**INPUT RECORDS**
• • • •
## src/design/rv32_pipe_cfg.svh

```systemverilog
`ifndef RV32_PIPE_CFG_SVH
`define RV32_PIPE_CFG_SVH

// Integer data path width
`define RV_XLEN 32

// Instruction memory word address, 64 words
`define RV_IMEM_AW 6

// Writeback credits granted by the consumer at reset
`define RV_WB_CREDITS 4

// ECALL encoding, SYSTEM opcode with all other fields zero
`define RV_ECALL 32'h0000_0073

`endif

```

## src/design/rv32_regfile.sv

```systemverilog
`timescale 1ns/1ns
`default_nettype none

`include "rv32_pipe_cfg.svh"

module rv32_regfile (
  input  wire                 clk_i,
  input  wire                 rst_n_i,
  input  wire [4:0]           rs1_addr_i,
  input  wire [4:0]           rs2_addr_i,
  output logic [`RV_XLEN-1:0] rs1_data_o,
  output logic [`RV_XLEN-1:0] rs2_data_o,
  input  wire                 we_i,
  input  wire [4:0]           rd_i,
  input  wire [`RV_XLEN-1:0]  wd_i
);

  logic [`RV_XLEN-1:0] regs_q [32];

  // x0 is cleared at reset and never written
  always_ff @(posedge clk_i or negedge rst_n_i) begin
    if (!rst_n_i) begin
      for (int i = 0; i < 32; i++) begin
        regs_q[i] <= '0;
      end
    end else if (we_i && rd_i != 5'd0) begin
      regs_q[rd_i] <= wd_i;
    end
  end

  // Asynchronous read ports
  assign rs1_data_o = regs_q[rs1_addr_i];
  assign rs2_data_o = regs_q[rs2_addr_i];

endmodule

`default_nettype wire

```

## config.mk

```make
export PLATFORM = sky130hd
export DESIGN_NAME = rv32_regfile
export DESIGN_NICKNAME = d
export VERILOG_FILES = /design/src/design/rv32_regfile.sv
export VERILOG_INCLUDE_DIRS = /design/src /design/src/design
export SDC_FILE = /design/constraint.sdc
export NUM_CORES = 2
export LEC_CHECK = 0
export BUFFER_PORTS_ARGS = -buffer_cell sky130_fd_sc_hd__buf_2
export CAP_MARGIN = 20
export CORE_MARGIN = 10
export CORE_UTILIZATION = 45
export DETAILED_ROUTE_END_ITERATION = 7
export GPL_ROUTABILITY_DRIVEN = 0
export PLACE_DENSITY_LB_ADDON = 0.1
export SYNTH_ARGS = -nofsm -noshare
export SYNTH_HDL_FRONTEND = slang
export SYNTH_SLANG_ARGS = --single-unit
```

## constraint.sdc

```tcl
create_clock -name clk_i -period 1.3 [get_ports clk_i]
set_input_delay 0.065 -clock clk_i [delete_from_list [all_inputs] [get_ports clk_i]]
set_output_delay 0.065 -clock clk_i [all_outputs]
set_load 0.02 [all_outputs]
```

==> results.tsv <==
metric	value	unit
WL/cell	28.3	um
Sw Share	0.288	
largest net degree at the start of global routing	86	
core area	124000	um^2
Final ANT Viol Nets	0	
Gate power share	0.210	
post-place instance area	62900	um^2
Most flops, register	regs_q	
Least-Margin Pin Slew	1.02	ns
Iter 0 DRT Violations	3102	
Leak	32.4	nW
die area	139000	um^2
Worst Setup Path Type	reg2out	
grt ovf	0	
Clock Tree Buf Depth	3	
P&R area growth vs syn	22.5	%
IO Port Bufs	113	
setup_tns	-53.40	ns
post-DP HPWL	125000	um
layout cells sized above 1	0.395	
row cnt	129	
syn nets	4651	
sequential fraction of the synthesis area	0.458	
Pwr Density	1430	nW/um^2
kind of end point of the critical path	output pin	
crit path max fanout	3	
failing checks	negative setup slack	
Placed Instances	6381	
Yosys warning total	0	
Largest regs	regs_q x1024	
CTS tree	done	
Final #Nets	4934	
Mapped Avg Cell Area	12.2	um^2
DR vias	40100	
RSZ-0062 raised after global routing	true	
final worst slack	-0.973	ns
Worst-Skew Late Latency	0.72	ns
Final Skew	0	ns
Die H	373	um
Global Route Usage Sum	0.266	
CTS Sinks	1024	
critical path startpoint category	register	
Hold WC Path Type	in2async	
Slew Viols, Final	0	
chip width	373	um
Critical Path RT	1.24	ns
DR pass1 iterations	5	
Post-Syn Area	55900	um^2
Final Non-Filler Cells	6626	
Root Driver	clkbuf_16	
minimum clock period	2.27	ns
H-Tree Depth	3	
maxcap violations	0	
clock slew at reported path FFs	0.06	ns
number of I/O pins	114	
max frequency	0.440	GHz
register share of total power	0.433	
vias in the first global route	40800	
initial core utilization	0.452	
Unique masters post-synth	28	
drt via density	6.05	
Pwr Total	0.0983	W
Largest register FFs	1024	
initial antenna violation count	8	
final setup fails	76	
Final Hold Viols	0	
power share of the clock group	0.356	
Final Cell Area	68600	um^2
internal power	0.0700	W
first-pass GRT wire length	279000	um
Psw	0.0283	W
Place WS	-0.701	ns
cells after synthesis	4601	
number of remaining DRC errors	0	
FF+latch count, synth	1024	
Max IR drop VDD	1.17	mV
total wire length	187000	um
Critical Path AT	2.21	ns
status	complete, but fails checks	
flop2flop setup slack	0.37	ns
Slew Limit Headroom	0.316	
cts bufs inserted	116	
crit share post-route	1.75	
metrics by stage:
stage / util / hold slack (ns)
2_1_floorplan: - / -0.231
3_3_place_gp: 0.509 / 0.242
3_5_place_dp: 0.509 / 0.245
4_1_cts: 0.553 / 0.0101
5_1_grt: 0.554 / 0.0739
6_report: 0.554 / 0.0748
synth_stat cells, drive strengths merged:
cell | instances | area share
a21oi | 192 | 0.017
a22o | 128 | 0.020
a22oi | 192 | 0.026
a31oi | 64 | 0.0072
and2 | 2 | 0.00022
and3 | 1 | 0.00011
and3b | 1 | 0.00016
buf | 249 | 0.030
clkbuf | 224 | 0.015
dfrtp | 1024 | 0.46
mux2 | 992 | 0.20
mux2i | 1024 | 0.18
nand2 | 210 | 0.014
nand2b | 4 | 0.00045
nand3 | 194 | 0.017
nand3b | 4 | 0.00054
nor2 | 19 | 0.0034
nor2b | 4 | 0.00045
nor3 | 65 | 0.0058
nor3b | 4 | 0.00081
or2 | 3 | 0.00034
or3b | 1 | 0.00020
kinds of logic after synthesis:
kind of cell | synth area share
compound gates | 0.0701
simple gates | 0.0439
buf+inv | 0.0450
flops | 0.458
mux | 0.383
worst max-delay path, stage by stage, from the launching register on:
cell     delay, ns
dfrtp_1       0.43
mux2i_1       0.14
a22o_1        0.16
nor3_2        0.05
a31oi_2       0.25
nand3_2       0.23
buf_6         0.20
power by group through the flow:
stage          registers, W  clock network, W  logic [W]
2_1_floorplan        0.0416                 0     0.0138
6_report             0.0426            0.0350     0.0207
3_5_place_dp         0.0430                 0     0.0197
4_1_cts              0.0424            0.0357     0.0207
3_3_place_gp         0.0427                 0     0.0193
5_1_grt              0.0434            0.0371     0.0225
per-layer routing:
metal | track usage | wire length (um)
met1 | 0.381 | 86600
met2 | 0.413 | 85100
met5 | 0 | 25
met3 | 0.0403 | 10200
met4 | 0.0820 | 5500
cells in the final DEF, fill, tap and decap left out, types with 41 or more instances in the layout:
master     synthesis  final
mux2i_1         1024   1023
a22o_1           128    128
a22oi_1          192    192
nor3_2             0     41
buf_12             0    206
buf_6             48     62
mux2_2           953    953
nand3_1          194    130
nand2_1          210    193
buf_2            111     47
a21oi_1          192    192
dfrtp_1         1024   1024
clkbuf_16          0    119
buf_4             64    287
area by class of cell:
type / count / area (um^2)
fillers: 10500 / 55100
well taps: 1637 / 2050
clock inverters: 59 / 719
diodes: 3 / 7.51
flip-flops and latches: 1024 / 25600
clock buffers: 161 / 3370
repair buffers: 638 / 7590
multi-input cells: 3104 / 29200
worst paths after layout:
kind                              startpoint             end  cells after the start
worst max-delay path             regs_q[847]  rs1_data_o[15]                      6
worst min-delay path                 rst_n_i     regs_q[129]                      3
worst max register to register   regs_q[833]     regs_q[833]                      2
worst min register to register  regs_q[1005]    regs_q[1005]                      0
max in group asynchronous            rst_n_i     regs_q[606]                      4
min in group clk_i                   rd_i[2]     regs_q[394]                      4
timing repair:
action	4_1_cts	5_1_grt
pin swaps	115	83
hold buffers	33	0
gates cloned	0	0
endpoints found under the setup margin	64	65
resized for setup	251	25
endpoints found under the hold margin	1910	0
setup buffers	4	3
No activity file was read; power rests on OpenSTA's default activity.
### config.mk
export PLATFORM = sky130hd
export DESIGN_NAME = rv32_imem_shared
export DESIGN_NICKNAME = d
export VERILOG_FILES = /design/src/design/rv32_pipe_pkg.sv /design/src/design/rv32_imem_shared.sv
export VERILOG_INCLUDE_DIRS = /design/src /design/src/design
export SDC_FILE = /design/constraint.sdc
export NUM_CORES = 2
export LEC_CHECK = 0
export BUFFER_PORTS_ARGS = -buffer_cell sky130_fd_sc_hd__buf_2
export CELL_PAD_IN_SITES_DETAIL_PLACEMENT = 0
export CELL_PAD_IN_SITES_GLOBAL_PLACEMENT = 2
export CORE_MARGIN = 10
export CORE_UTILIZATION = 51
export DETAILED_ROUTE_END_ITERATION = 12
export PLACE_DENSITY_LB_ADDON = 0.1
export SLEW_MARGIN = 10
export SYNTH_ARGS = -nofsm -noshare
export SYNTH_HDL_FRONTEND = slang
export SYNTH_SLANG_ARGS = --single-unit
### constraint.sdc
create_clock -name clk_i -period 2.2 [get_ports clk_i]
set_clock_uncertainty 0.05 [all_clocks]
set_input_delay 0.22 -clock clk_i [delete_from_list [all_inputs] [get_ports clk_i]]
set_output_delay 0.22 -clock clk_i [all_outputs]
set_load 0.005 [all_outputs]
• • • •
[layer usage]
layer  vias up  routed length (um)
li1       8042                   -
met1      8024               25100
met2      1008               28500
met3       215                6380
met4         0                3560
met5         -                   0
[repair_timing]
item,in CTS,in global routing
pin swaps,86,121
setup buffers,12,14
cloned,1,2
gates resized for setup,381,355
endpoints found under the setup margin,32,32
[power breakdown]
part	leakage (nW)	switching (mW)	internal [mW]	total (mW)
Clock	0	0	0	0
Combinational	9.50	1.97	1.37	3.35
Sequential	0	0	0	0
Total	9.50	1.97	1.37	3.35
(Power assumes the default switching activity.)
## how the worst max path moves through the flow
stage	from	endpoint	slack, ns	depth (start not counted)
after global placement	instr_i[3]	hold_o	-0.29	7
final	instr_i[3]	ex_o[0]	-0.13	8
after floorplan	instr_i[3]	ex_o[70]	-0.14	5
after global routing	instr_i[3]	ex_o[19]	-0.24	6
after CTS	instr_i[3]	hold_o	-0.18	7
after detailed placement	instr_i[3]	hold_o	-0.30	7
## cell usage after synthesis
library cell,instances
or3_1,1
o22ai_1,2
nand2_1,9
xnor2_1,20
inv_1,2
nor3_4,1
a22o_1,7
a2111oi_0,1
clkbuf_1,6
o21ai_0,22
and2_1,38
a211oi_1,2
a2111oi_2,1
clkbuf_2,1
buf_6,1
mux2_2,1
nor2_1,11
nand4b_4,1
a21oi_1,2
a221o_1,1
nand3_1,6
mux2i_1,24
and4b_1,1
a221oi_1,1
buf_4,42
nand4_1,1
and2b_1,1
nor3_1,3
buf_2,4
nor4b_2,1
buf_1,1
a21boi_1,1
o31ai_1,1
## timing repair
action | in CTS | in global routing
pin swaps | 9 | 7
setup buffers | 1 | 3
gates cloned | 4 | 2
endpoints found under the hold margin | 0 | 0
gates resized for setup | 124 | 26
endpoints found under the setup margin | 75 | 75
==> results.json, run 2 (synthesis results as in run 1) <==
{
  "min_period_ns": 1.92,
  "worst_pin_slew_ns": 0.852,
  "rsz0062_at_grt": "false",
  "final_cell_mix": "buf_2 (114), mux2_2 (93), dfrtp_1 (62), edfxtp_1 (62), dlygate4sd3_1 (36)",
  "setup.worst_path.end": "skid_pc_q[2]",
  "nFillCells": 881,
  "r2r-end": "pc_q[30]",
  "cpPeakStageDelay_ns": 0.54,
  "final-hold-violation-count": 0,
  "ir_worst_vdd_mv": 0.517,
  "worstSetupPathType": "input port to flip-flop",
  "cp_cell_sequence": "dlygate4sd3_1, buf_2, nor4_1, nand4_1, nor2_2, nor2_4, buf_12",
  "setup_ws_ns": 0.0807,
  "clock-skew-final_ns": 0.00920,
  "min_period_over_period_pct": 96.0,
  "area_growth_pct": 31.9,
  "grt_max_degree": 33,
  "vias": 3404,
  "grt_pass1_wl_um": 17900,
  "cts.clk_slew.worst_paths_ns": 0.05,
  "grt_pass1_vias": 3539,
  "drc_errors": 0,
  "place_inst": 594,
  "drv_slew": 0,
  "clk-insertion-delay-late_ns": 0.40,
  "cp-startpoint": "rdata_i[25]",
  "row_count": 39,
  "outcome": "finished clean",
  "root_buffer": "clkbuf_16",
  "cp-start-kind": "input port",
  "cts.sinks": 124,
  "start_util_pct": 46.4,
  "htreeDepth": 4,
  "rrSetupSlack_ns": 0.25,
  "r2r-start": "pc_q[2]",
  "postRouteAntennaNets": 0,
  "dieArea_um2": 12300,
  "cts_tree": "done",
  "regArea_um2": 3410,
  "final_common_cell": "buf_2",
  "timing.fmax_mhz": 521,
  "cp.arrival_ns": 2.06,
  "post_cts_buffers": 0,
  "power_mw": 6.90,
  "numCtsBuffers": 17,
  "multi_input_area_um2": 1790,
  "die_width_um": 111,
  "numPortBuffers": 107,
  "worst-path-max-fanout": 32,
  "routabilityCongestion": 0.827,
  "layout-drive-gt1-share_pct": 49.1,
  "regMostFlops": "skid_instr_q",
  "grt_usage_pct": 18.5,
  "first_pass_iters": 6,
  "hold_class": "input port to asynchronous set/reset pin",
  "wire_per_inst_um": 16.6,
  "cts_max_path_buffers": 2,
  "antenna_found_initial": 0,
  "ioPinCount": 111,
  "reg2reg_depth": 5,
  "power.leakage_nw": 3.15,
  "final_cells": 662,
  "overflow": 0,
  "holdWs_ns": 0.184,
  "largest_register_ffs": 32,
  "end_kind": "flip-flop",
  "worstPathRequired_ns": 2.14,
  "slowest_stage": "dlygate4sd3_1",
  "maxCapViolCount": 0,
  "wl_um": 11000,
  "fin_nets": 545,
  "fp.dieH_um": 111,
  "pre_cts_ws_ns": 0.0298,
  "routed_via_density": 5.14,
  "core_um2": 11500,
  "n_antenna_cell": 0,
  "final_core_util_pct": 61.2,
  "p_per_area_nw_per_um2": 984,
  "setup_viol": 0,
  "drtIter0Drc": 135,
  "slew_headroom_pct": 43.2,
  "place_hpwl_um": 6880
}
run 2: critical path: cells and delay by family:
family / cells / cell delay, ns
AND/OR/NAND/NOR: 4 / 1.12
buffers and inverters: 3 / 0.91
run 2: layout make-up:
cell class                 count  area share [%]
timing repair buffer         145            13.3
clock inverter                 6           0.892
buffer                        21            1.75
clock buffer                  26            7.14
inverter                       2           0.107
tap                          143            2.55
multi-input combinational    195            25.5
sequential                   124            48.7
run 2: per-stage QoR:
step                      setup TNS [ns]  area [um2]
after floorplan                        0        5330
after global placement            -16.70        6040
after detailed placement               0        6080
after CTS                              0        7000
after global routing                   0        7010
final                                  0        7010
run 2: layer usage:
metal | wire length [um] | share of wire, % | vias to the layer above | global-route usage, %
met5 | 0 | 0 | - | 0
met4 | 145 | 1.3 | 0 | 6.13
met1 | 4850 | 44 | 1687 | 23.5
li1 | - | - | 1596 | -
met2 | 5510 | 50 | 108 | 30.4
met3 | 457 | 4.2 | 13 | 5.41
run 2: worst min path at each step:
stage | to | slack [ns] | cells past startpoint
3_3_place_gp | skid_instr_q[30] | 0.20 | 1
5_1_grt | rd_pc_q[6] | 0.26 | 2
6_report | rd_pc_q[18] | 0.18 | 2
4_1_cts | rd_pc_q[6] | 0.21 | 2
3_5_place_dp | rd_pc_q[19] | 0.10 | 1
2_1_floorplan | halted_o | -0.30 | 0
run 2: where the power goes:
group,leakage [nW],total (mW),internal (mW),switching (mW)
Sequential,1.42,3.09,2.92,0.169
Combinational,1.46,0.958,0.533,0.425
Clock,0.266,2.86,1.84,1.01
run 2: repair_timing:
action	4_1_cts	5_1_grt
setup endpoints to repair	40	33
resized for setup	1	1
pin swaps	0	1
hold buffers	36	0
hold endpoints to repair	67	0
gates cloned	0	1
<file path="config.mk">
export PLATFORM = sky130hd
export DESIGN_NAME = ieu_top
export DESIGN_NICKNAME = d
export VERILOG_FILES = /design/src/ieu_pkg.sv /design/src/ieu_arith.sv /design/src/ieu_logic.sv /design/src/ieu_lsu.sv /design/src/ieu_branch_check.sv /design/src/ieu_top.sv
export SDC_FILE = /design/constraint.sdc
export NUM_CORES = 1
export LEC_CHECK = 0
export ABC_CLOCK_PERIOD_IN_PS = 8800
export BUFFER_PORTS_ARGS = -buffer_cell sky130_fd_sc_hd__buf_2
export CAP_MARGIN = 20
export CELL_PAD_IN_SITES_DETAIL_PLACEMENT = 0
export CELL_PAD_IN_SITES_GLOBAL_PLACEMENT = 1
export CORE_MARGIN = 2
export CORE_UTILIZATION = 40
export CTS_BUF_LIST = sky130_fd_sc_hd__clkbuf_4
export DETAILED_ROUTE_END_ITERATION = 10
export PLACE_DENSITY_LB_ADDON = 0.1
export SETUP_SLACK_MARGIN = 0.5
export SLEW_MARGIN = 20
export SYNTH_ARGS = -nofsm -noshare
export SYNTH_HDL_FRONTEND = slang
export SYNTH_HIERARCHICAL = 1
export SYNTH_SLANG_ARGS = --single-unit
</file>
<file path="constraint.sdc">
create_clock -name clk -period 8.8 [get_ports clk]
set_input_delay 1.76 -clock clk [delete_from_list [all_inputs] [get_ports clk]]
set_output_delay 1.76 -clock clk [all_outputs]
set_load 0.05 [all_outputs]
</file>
• • • •
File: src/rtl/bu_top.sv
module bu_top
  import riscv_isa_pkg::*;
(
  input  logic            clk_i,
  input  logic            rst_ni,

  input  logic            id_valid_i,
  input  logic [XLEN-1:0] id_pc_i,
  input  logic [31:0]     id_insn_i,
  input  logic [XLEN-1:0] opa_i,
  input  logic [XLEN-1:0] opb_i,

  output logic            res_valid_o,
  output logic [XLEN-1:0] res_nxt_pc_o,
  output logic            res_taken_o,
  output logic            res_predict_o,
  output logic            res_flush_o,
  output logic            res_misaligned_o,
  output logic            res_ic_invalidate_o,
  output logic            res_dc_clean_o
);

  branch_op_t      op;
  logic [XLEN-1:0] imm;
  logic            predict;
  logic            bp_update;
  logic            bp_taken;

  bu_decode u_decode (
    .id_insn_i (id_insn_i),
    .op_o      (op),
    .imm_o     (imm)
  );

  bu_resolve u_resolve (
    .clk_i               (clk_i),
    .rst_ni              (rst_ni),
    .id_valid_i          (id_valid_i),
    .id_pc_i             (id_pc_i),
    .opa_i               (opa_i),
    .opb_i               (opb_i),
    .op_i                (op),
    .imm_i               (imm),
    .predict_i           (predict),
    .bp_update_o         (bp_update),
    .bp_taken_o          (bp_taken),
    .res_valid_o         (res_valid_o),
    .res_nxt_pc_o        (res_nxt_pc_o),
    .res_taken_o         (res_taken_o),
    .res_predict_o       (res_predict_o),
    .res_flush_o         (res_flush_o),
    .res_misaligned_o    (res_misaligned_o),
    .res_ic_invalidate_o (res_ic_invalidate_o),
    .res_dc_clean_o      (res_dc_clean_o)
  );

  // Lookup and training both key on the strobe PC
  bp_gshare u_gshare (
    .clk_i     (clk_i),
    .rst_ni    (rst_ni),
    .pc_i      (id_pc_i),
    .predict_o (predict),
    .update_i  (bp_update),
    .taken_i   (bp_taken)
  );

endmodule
• • • •
**WHAT IS NEEDED**
Look back at the entries above. Retype the line with "[layer usage]", the line with "library cell,instances", and all lines in between.

**OUTPUT FOR THIS TASK**
[layer usage]
layer  vias up  routed length (um)
li1       8042                   -
met1      8024               25100
met2      1008               28500
met3       215                6380
met4         0                3560
met5         -                   0
[repair_timing]
item,in CTS,in global routing
pin swaps,86,121
setup buffers,12,14
cloned,1,2
gates resized for setup,381,355
endpoints found under the setup margin,32,32
[power breakdown]
part	leakage (nW)	switching (mW)	internal [mW]	total (mW)
Clock	0	0	0	0
Combinational	9.50	1.97	1.37	3.35
Sequential	0	0	0	0
Total	9.50	1.97	1.37	3.35
(Power assumes the default switching activity.)
## how the worst max path moves through the flow
stage	from	endpoint	slack, ns	depth (start not counted)
after global placement	instr_i[3]	hold_o	-0.29	7
final	instr_i[3]	ex_o[0]	-0.13	8
after floorplan	instr_i[3]	ex_o[70]	-0.14	5
after global routing	instr_i[3]	ex_o[19]	-0.24	6
after CTS	instr_i[3]	hold_o	-0.18	7
after detailed placement	instr_i[3]	hold_o	-0.30	7
## cell usage after synthesis
library cell,instances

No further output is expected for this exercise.